The next of kin had contracted with a local funeral director to provide initial cooling and transport services. The patient died at approximately 6:30am on January 4th, 2015. The patient was picked up by the cooperating funeral director and packed in water ice and was taken to the cooperating funeral directors facility, where she was maintained in water ice. Heparin was not administered.
The patient arrived at the CI facility, packed in water ice at approximately 7:30pm on the 6th of January. Jim and Sara Walsh, CIs local cooperating funeral directors, were both present for the perfusion and the perfusion began at 7:45pm. No clotting of the blood was observed during the perfusion. The body and head were both perfused and a flow rate of 1.66 liters per minute was maintained at 118mm pressure.
The perfusion was completed at 8:45pm. During the perfusion there were 2 liters of 10% Eg solution used, 4 liters of 30 % Eg solution used and 30 liters of 70% VM1 solutions used. The final refractive index of the effluents exiting the right jugular vein was 1.4168. The final refractive index of the effluents exiting the left jugular vein was 1.40. The perfusion was terminated before the desired refractive index of 1.424 was achieved because the flow from the jugular veins from the head decreased to the point of almost stopping and edema was starting to appear in the face. No edema was noted in the body and bronzing of the skin and dehydration was noted all the way to the toes and finger tips.
The patient was then placed in the computer controlled cooling chamber to cool to liquid nitrogen temperature. The human vitrification program was selected and the time needed to cool the patient to liquid nitrogen temperature was five days and 14 hours. The patient was then placed in a cryostat for long-term cryonic storage.
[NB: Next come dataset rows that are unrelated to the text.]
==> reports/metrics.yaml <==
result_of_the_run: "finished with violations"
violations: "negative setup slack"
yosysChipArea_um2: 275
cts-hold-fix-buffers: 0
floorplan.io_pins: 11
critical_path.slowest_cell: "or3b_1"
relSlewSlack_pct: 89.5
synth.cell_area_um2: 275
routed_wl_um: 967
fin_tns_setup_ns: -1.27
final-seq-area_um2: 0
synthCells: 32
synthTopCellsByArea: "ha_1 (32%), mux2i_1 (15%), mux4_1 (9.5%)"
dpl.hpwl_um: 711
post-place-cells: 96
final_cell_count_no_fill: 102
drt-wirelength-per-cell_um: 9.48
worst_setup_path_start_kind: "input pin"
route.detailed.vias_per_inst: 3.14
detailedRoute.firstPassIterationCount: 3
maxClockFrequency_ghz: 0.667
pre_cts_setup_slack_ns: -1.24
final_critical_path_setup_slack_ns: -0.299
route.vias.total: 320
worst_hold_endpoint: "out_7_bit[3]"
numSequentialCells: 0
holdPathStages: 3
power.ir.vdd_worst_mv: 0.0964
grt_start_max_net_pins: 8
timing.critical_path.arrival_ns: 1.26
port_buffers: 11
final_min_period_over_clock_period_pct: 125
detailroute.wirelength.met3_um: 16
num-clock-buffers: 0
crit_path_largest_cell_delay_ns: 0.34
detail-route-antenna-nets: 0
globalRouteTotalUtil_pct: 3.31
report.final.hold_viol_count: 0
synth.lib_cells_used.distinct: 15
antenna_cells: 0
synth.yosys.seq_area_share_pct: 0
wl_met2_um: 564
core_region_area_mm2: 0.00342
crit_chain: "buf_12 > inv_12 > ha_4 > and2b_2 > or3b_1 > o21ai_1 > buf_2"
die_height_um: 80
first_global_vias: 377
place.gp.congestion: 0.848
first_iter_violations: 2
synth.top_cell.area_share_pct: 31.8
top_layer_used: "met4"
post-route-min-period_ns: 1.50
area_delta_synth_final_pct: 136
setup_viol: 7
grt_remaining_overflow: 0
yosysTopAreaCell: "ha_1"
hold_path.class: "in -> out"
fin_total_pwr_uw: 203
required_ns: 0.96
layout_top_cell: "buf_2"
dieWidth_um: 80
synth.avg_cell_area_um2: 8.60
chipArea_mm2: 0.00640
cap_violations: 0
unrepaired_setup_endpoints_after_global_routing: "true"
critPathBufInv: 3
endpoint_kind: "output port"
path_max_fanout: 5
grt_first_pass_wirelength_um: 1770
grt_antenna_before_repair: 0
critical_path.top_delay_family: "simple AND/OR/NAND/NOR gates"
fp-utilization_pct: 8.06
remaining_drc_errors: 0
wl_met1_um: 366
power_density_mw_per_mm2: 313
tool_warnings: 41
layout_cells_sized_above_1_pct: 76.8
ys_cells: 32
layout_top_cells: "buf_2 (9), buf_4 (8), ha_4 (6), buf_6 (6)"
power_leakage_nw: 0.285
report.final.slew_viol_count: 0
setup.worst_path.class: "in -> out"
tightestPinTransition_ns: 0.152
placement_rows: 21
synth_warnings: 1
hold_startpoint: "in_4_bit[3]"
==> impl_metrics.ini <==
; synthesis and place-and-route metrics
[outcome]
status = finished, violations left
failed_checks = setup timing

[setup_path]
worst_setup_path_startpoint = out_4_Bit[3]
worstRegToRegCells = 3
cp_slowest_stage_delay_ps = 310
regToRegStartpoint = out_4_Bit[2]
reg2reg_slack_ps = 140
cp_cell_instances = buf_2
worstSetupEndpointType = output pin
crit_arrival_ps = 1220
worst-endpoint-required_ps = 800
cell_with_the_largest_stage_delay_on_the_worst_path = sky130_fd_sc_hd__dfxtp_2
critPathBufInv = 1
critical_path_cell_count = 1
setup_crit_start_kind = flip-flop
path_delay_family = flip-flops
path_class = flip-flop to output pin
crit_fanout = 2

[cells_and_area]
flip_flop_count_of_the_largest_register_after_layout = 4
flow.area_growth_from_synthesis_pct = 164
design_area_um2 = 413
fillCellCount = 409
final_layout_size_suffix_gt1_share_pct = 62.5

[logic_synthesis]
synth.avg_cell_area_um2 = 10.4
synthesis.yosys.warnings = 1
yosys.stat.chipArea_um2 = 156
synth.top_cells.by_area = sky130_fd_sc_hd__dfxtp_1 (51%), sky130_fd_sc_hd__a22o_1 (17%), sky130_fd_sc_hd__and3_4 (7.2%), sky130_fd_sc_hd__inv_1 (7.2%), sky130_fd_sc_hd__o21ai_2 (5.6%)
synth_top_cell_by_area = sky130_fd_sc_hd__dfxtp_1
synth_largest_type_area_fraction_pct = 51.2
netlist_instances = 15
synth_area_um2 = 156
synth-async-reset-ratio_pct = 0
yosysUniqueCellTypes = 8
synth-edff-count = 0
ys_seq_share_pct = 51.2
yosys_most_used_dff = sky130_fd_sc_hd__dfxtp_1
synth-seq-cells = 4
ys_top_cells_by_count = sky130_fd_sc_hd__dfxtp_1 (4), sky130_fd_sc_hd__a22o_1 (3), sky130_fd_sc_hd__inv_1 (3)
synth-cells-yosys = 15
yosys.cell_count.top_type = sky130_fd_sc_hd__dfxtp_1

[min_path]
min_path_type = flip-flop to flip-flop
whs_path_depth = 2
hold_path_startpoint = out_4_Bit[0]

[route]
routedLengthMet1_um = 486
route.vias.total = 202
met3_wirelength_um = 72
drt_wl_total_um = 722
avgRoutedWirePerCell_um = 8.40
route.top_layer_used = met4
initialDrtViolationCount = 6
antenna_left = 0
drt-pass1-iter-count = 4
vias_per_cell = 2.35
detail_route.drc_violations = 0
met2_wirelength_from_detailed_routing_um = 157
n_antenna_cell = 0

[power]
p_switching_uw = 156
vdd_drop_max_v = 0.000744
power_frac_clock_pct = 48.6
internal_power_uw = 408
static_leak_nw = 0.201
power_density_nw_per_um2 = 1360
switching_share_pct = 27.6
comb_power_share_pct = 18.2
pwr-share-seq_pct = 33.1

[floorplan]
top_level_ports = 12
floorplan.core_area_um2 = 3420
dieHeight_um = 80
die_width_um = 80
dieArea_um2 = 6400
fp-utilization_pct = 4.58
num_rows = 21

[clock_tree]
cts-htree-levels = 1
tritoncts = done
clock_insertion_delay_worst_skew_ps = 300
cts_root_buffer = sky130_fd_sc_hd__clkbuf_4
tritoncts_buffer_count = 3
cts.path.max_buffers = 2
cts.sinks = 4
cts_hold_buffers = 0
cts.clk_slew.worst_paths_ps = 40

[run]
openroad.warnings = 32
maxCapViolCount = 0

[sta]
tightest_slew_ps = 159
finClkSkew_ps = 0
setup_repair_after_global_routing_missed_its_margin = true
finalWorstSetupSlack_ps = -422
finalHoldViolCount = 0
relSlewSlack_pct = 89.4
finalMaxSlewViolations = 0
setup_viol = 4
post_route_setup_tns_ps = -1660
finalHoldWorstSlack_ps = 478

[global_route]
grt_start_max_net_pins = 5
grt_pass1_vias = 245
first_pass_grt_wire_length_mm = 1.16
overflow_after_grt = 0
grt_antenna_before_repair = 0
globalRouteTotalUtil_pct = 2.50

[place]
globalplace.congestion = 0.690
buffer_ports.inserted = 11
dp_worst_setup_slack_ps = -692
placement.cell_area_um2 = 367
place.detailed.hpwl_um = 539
`design/flow/design.v`:
```
module Authentication(clk,rts,password,enter,adderEnable,adderDisable);
	parameter high 			= 1'b1,
		  low  			= 1'b0,
       		  HardCodePassword 	= 6'b010011,
		  zeros 		= 6'b000000;
	parameter st1 	= 3'b000,
		  st2 	= 3'b001,
		  st3 	= 3'b010,
		  st4 	= 3'b011,
		  st5 	= 3'b100,
		  st6 	= 3'b101,
		  stEnd = 3'b111;	
	input clk, rts, password, enter;
	output reg adderEnable = low, adderDisable = high;
	reg[5:0] TempPassword = zeros;
	reg[2:0] state = st1;
	always@(negedge clk) begin
		if(rts == low) begin
			if(state != stEnd) begin 
				state = st1; 
			end
			else ;
		end
		else if(enter == high) begin
			case(state)
				st1: begin 
					TempPassword = zeros; 
					adderEnable = low; 
					adderDisable = high;
					TempPassword[0] = password; state = st2; 
				end
				st2: begin TempPassword[1] = password; state = st3; end
				st3: begin TempPassword[2] = password; state = st4; end
				st4: begin TempPassword[3] = password; state = st5; end
				st5: begin TempPassword[4] = password; state = st6; end
				st6: begin 
					TempPassword[5] = password; 
					if(TempPassword == HardCodePassword) begin 
						adderEnable = high; 
						adderDisable = low;
						state = stEnd;
					end
					else begin state = st1; end
				end			
				stEnd: begin state = stEnd; end
				default: begin 
					state = st1; 
				end
			endcase
		end
		else ;
	end
endmodule
```
==> flow/run.sh <==
#!/bin/bash
# OpenROAD 26Q1-2900-gdf79404cd8, Yosys 0.63+post, stock flow scripts
make -C /OpenROAD-flow-scripts/flow DESIGN_CONFIG=/design/flow/config.mk WORK_HOME=/design/flow/orfs finish
==> flow/config.mk <==
export PLATFORM = sky130hd
export DESIGN_NAME = pc
export DESIGN_NICKNAME = pc
export VERILOG_FILES = /design/flow/design.v
export SDC_FILE = /design/flow/constraint.sdc
export NUM_CORES = 4
export LEC_CHECK = 1
export CORE_UTILIZATION = 40
==> flow/constraint.sdc <==
current_design pc

set clk_period 9.3
set clk_io_pct 0.2

create_clock -name clk0 -period $clk_period [get_ports {clk}]

set non_clock_inputs [all_inputs -no_clocks]
set_input_delay [expr $clk_period * $clk_io_pct] -clock clk0 $non_clock_inputs
set_output_delay [expr $clk_period * $clk_io_pct] -clock clk0 [all_outputs]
Comments: The state of Arizona will not issue any paperwork for transit on the weekends, and this caused a delay in getting the patient to CI. The perfusion went quite well, especially considering that there was about 60 hours of cold ischemia. The reason for this could be that the patient was quickly packed in water ice and the patient was thin, which would allow the patient to cool down faster. Less amounts of the 10% and 20% solutions were used in the perfusion because past experiences have shown that we can obtain better saturation of the tissue with vitrification solution, with less edema, if we use less amounts of the lower concentrations of solutions and advance quicker to the 70% solution when there is more than 24 hours of cold ischemia. The reasons for no clotting of the blood, though no heparin was administered, are unclear. It may be possible that the medications the patient was receiving as treatment for Leukemia helped to prevent coagulation, but at the time the report was written the types of medication the patient was receiving are unknown.